I'LL TAK' THE HIGH ROAD: THE SPECTRUM IN SCOTLAND

One of the really satisfying parts of my work is to visit students on placement and share views about teaching with them and their supervising teachers. Those discussions are all the more productive because in most instances all three parties share an understanding of teaching as a consequence of the central role played by the Spectrum in the training of PE teachers in Scotland over the last 30 years. How did an estimated 75% of PE teachers currently teaching in Scotland come to be Spectrum-trained??

I was standing in a registration queue at Temple University in Philadelphia in January1973 when an Australian graduate student from Australia, Jean Roberts, told me about a course on teaching styles that a guest lecturer called Muska Mosston was offering at Ambler campus. Jean was going to sign up for the course and had arranged to get a lift with Mike Goldberger who would be sitting in on the course. She was sure Mike would be able to squeeze me into his car.

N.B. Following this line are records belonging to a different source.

File: config.mk
export PLATFORM = sky130hd
export DESIGN_NAME = sevenseg_scan_flat
export DESIGN_NICKNAME = d
export VERILOG_FILES = /design/src/rtl/sevenseg_scan_if.sv /design/src/rtl/sevenseg_scan.sv /design/src/flat_wrapper.sv
export SDC_FILE = /design/constraint.sdc
export NUM_CORES = 1
export LEC_CHECK = 0
export ABC_CLOCK_PERIOD_IN_PS = 2400
export CAP_MARGIN = 20
export CORE_UTILIZATION = 40
export DETAILED_ROUTE_END_ITERATION = 12
export GPL_TIMING_DRIVEN = 1
export PLACE_DENSITY = 0.67
export SYNTH_ARGS = -nofsm -noshare
export SYNTH_HDL_FRONTEND = slang
export SYNTH_SLANG_ARGS = --single-unit
File: constraint.sdc
create_clock -name clk_i -period 2.4 [get_ports clk_i]
set_clock_uncertainty 0.05 [all_clocks]
set_input_delay 0.36 -clock clk_i [delete_from_list [all_inputs] [get_ports clk_i]]
set_output_delay 0.36 -clock clk_i [all_outputs]
set_load 0.01 [all_outputs]
File: src/rtl/sevenseg_scan_if.sv
// sevenseg_scan_if: signal bundle between the time-digit counters and the display scanner.
//   master : drives enable, the four BCD digits, colon request and leading-zero blank enable;
//            receives segment, digit-enable and colon drives.
//   slave  : the scanner side (inputs and outputs mirrored).
// Signals:
//   en_i     display enable
//   min_u_i  minutes units (BCD)      min_t_i  minutes tens (BCD)
//   hr_u_i   hours units (BCD)        hr_t_i   hours tens (BCD)
//   colon_i  colon request            lzb_i    leading-zero blank for hours tens
//   seg_o    segments {g,f,e,d,c,b,a} dig_o    digit enables (bit0 = min_u .. bit3 = hr_t)
//   colon_o  colon drive
interface sevenseg_scan_if;
   logic       en_i;
   logic [3:0] min_u_i;
   logic [3:0] min_t_i;
   logic [3:0] hr_u_i;
   logic [3:0] hr_t_i;
   logic       colon_i;
   logic       lzb_i;
   logic [6:0] seg_o;
   logic [3:0] dig_o;
   logic       colon_o;

   modport master (
      output en_i, min_u_i, min_t_i, hr_u_i, hr_t_i, colon_i, lzb_i,
      input  seg_o, dig_o, colon_o
   );

   modport slave (
      input  en_i, min_u_i, min_t_i, hr_u_i, hr_t_i, colon_i, lzb_i,
      output seg_o, dig_o, colon_o
   );
endinterface

File: src/rtl/sevenseg_scan.sv
// sevenseg_scan: decodes four BCD time digits to 7-segment patterns and time-multiplexes them
// onto one shared segment bus, with a dark interval at the start of every digit slot.
// Ports:
//   clk_i   scan clock (only clock)
//   rstn_i  asynchronous active-low reset
//   bus     sevenseg_scan_if.slave: en_i, digits, colon_i, lzb_i in; seg_o, dig_o, colon_o out
// Parameters:
//   SCAN_DIV      cycles per digit slot (blank + show), must be >= BLANK_CYCLES + 1
//   BLANK_CYCLES  dark cycles at the start of each slot, must be >= 1
//   COMMON_ANODE  1 inverts seg_o, dig_o and colon_o (active-low pads)
// All outputs come straight from flops; polarity is folded in before the flop.
module sevenseg_scan #(
   parameter int unsigned SCAN_DIV     = 64,
   parameter int unsigned BLANK_CYCLES = 8,
   parameter bit          COMMON_ANODE = 1'b0
) (
   input  logic           clk_i,
   input  logic           rstn_i,
   sevenseg_scan_if.slave bus
);

   localparam int unsigned CW = (SCAN_DIV > 1) ? $clog2(SCAN_DIV) : 1;
   localparam logic [CW-1:0] LastBlank = CW'(BLANK_CYCLES - 1);
   localparam logic [CW-1:0] LastSlot  = CW'(SCAN_DIV - 1);
   localparam logic [6:0]    SegOff    = {7{COMMON_ANODE}};
   localparam logic [3:0]    DigOff    = {4{COMMON_ANODE}};
   localparam logic          ColOff    = COMMON_ANODE;

   typedef enum logic [1:0] {StIdle, StBlank, StShow} state_e;

   state_e        r_state;
   logic [CW-1:0] r_cnt;
   logic [1:0]    r_slot;
   logic [3:0]    r_snap;
   logic          r_lzb;
   logic [6:0]    r_seg;
   logic [3:0]    r_dig;
   logic          r_colon;

   logic [3:0]    w_sel;
   logic [3:0]    w_snap;
   logic          w_lzb;
   logic          w_dark;
   logic [6:0]    w_seg_dec;
   logic [3:0]    w_dig_hot;

   function automatic logic [6:0] seg_decode(input logic [3:0] d);
      logic [6:0] s;
      case (d)
         4'd0:    s = 7'b0111111;
         4'd1:    s = 7'b0000110;
         4'd2:    s = 7'b1011011;
         4'd3:    s = 7'b1001111;
         4'd4:    s = 7'b1100110;
         4'd5:    s = 7'b1101101;
         4'd6:    s = 7'b1111101;
         4'd7:    s = 7'b0000111;
         4'd8:    s = 7'b1111111;
         4'd9:    s = 7'b1101111;
         default: s = 7'b0000000;  // non-BCD codes show nothing but keep the digit enabled
      endcase
      return s;
   endfunction

   always_comb begin
      w_sel = bus.min_u_i;
      unique case (r_slot)
         2'd0: w_sel = bus.min_u_i;
         2'd1: w_sel = bus.min_t_i;
         2'd2: w_sel = bus.hr_u_i;
         2'd3: w_sel = bus.hr_t_i;
      endcase
   end

   // With a single blank cycle the snapshot and the show load fall on the same edge, so the
   // decode must see the value being captured rather than the stale register.
   always_comb begin
      w_snap    = (r_cnt == '0) ? w_sel : r_snap;
      w_lzb     = (r_cnt == '0) ? bus.lzb_i : r_lzb;
      w_dark    = (r_slot == 2'd3) && w_lzb && (w_snap == 4'd0);
      w_seg_dec = seg_decode(w_snap);
      w_dig_hot = 4'b0001 << r_slot;
   end

   always_ff @(posedge clk_i or negedge rstn_i) begin
      if (!rstn_i) begin
         r_state <= StIdle;
         r_cnt   <= '0;
         r_slot  <= '0;
         r_snap  <= '0;
         r_lzb   <= 1'b0;
         r_seg   <= SegOff;
         r_dig   <= DigOff;
         r_colon <= ColOff;
      end else if (!bus.en_i) begin
         r_state <= StIdle;
         r_cnt   <= '0;
         r_slot  <= '0;
         r_seg   <= SegOff;
         r_dig   <= DigOff;
         r_colon <= ColOff;
      end else begin
         r_colon <= bus.colon_i ^ ColOff;
         unique case (r_state)
            StIdle: begin
               r_state <= StBlank;
               r_cnt   <= '0;
               r_slot  <= '0;
            end
            StBlank: begin
               if (r_cnt == '0) begin
                  r_snap <= w_sel;
                  r_lzb  <= bus.lzb_i;
               end
               r_cnt <= r_cnt + 1'b1;
               if (r_cnt == LastBlank) begin
                  r_state <= StShow;
                  r_dig   <= (w_dark ? 4'b0000 : w_dig_hot) ^ DigOff;
                  r_seg   <= (w_dark ? 7'b0000000 : w_seg_dec) ^ SegOff;
               end
            end
            StShow: begin
               if (r_cnt == LastSlot) begin
                  r_state <= StBlank;
                  r_cnt   <= '0;
                  r_slot  <= r_slot + 2'd1;
                  r_seg   <= SegOff;
                  r_dig   <= DigOff;
               end else begin
                  r_cnt <= r_cnt + 1'b1;
               end
            end
            default: begin
               r_state <= StIdle;
               r_cnt   <= '0;
               r_slot  <= '0;
               r_seg   <= SegOff;
               r_dig   <= DigOff;
            end
         endcase
      end
   end

   assign bus.seg_o   = r_seg;
   assign bus.dig_o   = r_dig;
   assign bus.colon_o = r_colon;

endmodule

So began one of the most profound learning experiences of my life. With Sara sitting at the back of the class taking notes about the questions asked and the answers given, each Wednesday evening I witnessed a bearded bundle of energy coax and exhort all those present to reconstruct their understanding of teaching. All my questions having been answered by Muska or Sara either during class or in some diner after the session, my main reservation at the end of the course was whether the Spectrum was as powerful an analytical tool as had been demonstrated on a weekly basis or had I simply been dazzled by someone who was a truly charismatic teacher?

My experiences in Scotland since I became a member of staff at Dunfermline College of Physical Education in 1974 have made me grateful to that charismatic teacher for introducing me to a framework for understanding teaching that has never been found wanting in whatever context it has been used. When the Spectrum was first included in the B Ed (PE) programme in the mid 1970s as the basis for examining group structure and roles in PE lessons, students who didn't take that optional course heard about the Spectrum, complained they were being disadvantaged and insisted that it was offered to all students! Subsequently the Spectrum has been the core element of the pedagogical strand of successive versions of the B Ed (PE) programme – a 4 year, concurrent programme that catered for the training of all female PE teachers in Scotland until 1987 and thereafter for the training of all PE teachers until the recent introduction of the one year PGDE route into teaching. Those thousands of PE teachers who have graduated from the B Ed (PE) programme over the past 30 odd years are the basic reason why such a large proportion of PE teachers in Scotland are Spectrum-trained.

Some of the other avenues through which PE teachers in Scotland have become acquainted with the Spectrum have been the In Service B Ed (PE) programme which provided an opportunity for 3 year diploma-trained PE teachers to convert their teaching qualification to an Honours degree; a national programme of in-service designed to expand the range of teaching styles employed by PE teachers following the introduction of certificated course in PE in schools throughout Scotland in the late 1980s and early 1990s; and a series of workshops during the 1980s in which Muska, Sara and Wally Mellor worked with staff who taught on Initial Teacher Education (ITE) programmes in PE throughout Britain.

Wally's contribution to the growth of understanding about the Spectrum deserves special mention because for several years he led workshops throughout Scotland and England for PE teachers and university staff involved in ITE such as Martin Underwood at St Lukes and Malcolm Butterworth at Carnegie. Those workshops led to the formation of networks that helped physical educationists share and develop their ideas about PE and how the Spectrum could be used to prepare young people for careers in PE.

So Jean Roberts' passing comment in the registration queue and my decision to join her and Mike on the road to Ambler has, to use a line from Robert Frost, "made all the difference". However, I'm not "telling this with a sigh somewhere ages and ages hence" because I've never regretted the road I chose to follow.